→ STORED DATA
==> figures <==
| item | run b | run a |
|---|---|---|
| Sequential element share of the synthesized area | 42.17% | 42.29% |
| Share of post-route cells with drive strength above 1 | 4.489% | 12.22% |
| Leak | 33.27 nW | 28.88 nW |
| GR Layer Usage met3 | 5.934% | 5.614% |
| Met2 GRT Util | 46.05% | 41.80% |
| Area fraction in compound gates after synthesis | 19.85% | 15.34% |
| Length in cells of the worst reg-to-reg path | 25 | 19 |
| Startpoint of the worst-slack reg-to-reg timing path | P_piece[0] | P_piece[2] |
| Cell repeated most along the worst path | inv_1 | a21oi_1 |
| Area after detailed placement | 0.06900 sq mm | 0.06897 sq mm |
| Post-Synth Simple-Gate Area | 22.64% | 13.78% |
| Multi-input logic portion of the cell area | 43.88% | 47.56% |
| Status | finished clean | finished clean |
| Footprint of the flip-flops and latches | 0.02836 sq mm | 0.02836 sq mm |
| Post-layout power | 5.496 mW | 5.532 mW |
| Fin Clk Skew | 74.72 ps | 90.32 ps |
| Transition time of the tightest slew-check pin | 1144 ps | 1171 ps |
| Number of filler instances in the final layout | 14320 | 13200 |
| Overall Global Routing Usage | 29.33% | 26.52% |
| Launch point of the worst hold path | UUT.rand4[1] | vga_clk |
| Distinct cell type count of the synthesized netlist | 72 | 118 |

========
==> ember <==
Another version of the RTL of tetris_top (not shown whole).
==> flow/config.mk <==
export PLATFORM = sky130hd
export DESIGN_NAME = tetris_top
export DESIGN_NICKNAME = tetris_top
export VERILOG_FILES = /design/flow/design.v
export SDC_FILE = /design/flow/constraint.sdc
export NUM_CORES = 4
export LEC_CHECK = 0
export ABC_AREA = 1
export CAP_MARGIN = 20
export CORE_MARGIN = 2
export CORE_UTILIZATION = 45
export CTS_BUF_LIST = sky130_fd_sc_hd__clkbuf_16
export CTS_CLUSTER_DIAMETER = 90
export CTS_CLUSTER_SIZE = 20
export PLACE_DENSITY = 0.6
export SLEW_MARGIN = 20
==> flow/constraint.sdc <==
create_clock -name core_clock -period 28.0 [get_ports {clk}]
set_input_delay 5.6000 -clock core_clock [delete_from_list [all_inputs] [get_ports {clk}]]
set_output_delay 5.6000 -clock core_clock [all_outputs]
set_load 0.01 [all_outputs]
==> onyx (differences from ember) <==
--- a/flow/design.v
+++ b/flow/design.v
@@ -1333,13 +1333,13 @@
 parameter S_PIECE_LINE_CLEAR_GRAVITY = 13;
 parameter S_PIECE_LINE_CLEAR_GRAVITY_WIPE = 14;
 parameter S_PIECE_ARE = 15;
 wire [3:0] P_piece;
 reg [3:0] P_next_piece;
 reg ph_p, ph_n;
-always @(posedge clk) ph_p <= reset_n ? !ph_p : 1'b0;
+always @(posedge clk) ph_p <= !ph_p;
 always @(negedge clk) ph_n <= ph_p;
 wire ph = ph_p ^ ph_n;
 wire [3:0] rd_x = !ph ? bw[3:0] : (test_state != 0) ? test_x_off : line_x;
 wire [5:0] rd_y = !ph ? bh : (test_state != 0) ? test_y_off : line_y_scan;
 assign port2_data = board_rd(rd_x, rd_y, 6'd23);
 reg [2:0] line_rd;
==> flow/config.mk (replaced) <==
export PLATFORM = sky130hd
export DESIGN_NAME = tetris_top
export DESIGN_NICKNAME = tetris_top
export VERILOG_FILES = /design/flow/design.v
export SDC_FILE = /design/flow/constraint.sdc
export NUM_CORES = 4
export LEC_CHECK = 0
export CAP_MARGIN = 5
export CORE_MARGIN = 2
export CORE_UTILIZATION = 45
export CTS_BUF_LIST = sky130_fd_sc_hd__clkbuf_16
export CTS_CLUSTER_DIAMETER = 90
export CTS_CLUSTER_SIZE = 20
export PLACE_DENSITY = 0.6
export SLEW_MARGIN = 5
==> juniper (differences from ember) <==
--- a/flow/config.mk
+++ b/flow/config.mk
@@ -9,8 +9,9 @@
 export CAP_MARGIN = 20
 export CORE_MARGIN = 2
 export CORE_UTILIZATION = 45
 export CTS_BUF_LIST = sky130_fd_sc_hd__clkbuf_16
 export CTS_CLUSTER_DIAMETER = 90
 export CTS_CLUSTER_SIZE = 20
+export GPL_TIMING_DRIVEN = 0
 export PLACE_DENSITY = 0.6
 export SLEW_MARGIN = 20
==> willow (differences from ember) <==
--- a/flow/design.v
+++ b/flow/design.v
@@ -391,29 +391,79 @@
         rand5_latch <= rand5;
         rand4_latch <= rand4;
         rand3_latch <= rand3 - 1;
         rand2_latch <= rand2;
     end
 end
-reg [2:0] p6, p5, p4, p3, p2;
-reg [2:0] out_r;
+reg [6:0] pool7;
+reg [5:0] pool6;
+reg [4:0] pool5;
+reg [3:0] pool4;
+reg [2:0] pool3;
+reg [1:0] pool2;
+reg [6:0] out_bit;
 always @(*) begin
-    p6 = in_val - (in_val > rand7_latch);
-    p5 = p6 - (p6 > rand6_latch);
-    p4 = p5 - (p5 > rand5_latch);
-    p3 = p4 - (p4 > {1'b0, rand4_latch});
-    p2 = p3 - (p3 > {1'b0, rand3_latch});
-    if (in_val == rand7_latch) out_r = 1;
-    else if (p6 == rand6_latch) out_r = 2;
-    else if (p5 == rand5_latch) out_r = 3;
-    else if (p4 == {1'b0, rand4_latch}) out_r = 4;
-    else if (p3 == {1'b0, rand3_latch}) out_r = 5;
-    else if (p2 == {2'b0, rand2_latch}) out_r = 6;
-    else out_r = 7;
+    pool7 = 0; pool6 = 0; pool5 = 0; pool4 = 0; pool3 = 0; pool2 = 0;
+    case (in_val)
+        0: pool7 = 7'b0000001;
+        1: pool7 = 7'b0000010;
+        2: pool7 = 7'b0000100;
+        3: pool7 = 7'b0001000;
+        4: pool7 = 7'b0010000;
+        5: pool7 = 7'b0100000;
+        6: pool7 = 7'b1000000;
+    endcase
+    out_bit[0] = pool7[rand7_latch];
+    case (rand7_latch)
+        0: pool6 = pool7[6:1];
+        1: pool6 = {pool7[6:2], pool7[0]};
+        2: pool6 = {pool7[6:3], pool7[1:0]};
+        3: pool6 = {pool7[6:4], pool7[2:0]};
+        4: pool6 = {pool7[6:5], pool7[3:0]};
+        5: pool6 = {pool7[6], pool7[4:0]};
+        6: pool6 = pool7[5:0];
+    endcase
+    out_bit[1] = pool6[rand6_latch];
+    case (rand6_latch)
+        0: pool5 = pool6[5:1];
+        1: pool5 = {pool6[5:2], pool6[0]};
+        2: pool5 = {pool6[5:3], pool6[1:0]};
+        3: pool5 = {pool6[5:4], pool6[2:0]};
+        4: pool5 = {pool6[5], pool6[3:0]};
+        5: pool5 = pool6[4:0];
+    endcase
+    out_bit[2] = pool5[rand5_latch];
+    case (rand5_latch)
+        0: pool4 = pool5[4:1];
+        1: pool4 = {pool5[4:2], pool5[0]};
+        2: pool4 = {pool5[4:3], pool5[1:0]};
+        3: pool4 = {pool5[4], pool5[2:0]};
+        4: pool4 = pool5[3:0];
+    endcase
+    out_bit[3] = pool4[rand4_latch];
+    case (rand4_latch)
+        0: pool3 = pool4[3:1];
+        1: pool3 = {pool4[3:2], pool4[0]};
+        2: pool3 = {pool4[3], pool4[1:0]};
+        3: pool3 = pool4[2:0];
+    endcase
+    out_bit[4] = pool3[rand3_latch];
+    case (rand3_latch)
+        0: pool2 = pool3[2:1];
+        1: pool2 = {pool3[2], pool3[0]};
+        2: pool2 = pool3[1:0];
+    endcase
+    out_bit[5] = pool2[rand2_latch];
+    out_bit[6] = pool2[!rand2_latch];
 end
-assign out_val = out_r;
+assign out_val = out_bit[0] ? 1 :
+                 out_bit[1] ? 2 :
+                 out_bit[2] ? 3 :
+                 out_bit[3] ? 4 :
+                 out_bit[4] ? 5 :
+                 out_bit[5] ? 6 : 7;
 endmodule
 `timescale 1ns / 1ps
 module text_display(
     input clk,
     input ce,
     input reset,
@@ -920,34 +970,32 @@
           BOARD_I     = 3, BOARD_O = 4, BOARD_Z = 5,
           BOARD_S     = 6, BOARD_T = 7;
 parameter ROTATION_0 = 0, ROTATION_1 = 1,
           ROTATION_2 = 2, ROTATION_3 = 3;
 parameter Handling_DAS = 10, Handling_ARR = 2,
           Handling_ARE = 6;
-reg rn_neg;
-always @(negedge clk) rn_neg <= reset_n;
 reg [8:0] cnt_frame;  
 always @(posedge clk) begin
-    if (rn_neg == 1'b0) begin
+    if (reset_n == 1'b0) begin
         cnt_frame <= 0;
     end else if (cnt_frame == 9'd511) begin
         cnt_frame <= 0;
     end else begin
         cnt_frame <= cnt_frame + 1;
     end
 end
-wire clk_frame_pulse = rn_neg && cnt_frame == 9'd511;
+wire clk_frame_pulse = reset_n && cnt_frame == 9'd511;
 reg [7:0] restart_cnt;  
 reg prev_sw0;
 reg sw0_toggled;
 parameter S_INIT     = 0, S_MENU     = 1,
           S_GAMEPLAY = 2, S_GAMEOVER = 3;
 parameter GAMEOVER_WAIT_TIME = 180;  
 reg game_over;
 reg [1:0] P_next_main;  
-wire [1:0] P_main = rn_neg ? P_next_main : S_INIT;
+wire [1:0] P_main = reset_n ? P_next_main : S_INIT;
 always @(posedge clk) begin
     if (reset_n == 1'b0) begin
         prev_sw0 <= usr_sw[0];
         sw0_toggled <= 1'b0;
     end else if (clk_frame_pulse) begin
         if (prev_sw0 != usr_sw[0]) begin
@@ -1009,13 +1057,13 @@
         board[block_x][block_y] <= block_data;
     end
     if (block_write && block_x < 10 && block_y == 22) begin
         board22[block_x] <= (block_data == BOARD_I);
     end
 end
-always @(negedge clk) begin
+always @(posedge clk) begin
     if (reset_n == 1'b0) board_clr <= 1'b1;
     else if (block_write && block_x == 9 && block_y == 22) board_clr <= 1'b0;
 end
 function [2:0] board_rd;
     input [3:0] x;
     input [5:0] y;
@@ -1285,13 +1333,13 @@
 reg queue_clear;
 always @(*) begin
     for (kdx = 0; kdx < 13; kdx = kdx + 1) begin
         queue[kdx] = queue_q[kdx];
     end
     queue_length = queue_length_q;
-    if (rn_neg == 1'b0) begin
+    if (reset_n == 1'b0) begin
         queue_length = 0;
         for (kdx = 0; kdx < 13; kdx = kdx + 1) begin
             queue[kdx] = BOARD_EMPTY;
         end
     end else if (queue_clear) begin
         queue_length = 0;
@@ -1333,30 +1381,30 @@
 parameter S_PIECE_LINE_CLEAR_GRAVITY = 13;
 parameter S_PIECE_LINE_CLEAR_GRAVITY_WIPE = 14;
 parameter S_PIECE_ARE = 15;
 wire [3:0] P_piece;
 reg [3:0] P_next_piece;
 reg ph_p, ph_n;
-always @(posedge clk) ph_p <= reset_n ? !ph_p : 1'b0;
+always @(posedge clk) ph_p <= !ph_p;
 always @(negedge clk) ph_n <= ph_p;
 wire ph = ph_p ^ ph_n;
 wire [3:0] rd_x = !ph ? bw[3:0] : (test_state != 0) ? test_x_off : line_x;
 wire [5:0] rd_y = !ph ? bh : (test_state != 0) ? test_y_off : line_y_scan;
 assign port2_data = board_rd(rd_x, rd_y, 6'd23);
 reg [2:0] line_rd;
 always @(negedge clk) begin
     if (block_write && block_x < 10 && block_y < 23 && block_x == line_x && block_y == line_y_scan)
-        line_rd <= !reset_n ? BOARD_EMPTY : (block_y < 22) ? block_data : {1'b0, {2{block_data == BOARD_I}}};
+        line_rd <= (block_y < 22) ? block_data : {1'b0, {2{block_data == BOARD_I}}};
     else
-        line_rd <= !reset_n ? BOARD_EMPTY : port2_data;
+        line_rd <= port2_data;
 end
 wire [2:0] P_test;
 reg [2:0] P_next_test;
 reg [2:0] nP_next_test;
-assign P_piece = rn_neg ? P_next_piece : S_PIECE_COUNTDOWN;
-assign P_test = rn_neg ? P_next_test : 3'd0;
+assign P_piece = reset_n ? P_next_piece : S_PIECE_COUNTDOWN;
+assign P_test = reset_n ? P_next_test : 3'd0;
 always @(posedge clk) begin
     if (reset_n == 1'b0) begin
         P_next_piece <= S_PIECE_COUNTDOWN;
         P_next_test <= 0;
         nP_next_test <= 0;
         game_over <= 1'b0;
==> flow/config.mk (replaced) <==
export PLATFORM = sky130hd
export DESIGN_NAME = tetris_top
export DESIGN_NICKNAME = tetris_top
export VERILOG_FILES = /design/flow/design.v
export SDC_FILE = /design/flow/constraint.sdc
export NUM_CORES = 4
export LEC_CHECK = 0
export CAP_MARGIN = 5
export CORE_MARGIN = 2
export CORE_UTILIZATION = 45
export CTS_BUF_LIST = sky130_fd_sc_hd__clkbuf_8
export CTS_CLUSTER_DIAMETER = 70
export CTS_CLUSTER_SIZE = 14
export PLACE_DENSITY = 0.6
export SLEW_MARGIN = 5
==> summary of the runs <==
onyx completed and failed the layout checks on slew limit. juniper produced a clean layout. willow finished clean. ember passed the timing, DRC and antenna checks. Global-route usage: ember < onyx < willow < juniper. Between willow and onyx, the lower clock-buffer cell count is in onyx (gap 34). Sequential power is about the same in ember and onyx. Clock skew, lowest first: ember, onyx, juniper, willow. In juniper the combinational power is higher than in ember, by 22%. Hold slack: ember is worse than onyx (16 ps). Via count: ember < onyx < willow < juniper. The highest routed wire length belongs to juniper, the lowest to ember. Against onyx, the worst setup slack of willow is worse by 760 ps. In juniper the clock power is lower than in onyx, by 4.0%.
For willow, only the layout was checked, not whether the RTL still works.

→ ACTION ITEM
Among the records above, repeat exactly the line with "rand5_latch) out_r = 3;", the line with "out_bit[2] ? 3", and every line in between, and only those.

→ EXERCISE RESPONSE
-    else if (p5 == rand5_latch) out_r = 3;
-    else if (p4 == {1'b0, rand4_latch}) out_r = 4;
-    else if (p3 == {1'b0, rand3_latch}) out_r = 5;
-    else if (p2 == {2'b0, rand2_latch}) out_r = 6;
-    else out_r = 7;
+    pool7 = 0; pool6 = 0; pool5 = 0; pool4 = 0; pool3 = 0; pool2 = 0;
+    case (in_val)
+        0: pool7 = 7'b0000001;
+        1: pool7 = 7'b0000010;
+        2: pool7 = 7'b0000100;
+        3: pool7 = 7'b0001000;
+        4: pool7 = 7'b0010000;
+        5: pool7 = 7'b0100000;
+        6: pool7 = 7'b1000000;
+    endcase
+    out_bit[0] = pool7[rand7_latch];
+    case (rand7_latch)
+        0: pool6 = pool7[6:1];
+        1: pool6 = {pool7[6:2], pool7[0]};
+        2: pool6 = {pool7[6:3], pool7[1:0]};
+        3: pool6 = {pool7[6:4], pool7[2:0]};
+        4: pool6 = {pool7[6:5], pool7[3:0]};
+        5: pool6 = {pool7[6], pool7[4:0]};
+        6: pool6 = pool7[5:0];
+    endcase
+    out_bit[1] = pool6[rand6_latch];
+    case (rand6_latch)
+        0: pool5 = pool6[5:1];
+        1: pool5 = {pool6[5:2], pool6[0]};
+        2: pool5 = {pool6[5:3], pool6[1:0]};
+        3: pool5 = {pool6[5:4], pool6[2:0]};
+        4: pool5 = {pool6[5], pool6[3:0]};
+        5: pool5 = pool6[4:0];
+    endcase
+    out_bit[2] = pool5[rand5_latch];
+    case (rand5_latch)
+        0: pool4 = pool5[4:1];
+        1: pool4 = {pool5[4:2], pool5[0]};
+        2: pool4 = {pool5[4:3], pool5[1:0]};
+        3: pool4 = {pool5[4], pool5[2:0]};
+        4: pool4 = pool5[3:0];
+    endcase
+    out_bit[3] = pool4[rand4_latch];
+    case (rand4_latch)
+        0: pool3 = pool4[3:1];
+        1: pool3 = {pool4[3:2], pool4[0]};
+        2: pool3 = {pool4[3], pool4[1:0]};
+        3: pool3 = pool4[2:0];
+    endcase
+    out_bit[4] = pool3[rand3_latch];
+    case (rand3_latch)
+        0: pool2 = pool3[2:1];
+        1: pool2 = {pool3[2], pool3[0]};
+        2: pool2 = pool3[1:0];
+    endcase
+    out_bit[5] = pool2[rand2_latch];
+    out_bit[6] = pool2[!rand2_latch];
 end
-assign out_val = out_r;
+assign out_val = out_bit[0] ? 1 :
+                 out_bit[1] ? 2 :
+                 out_bit[2] ? 3 :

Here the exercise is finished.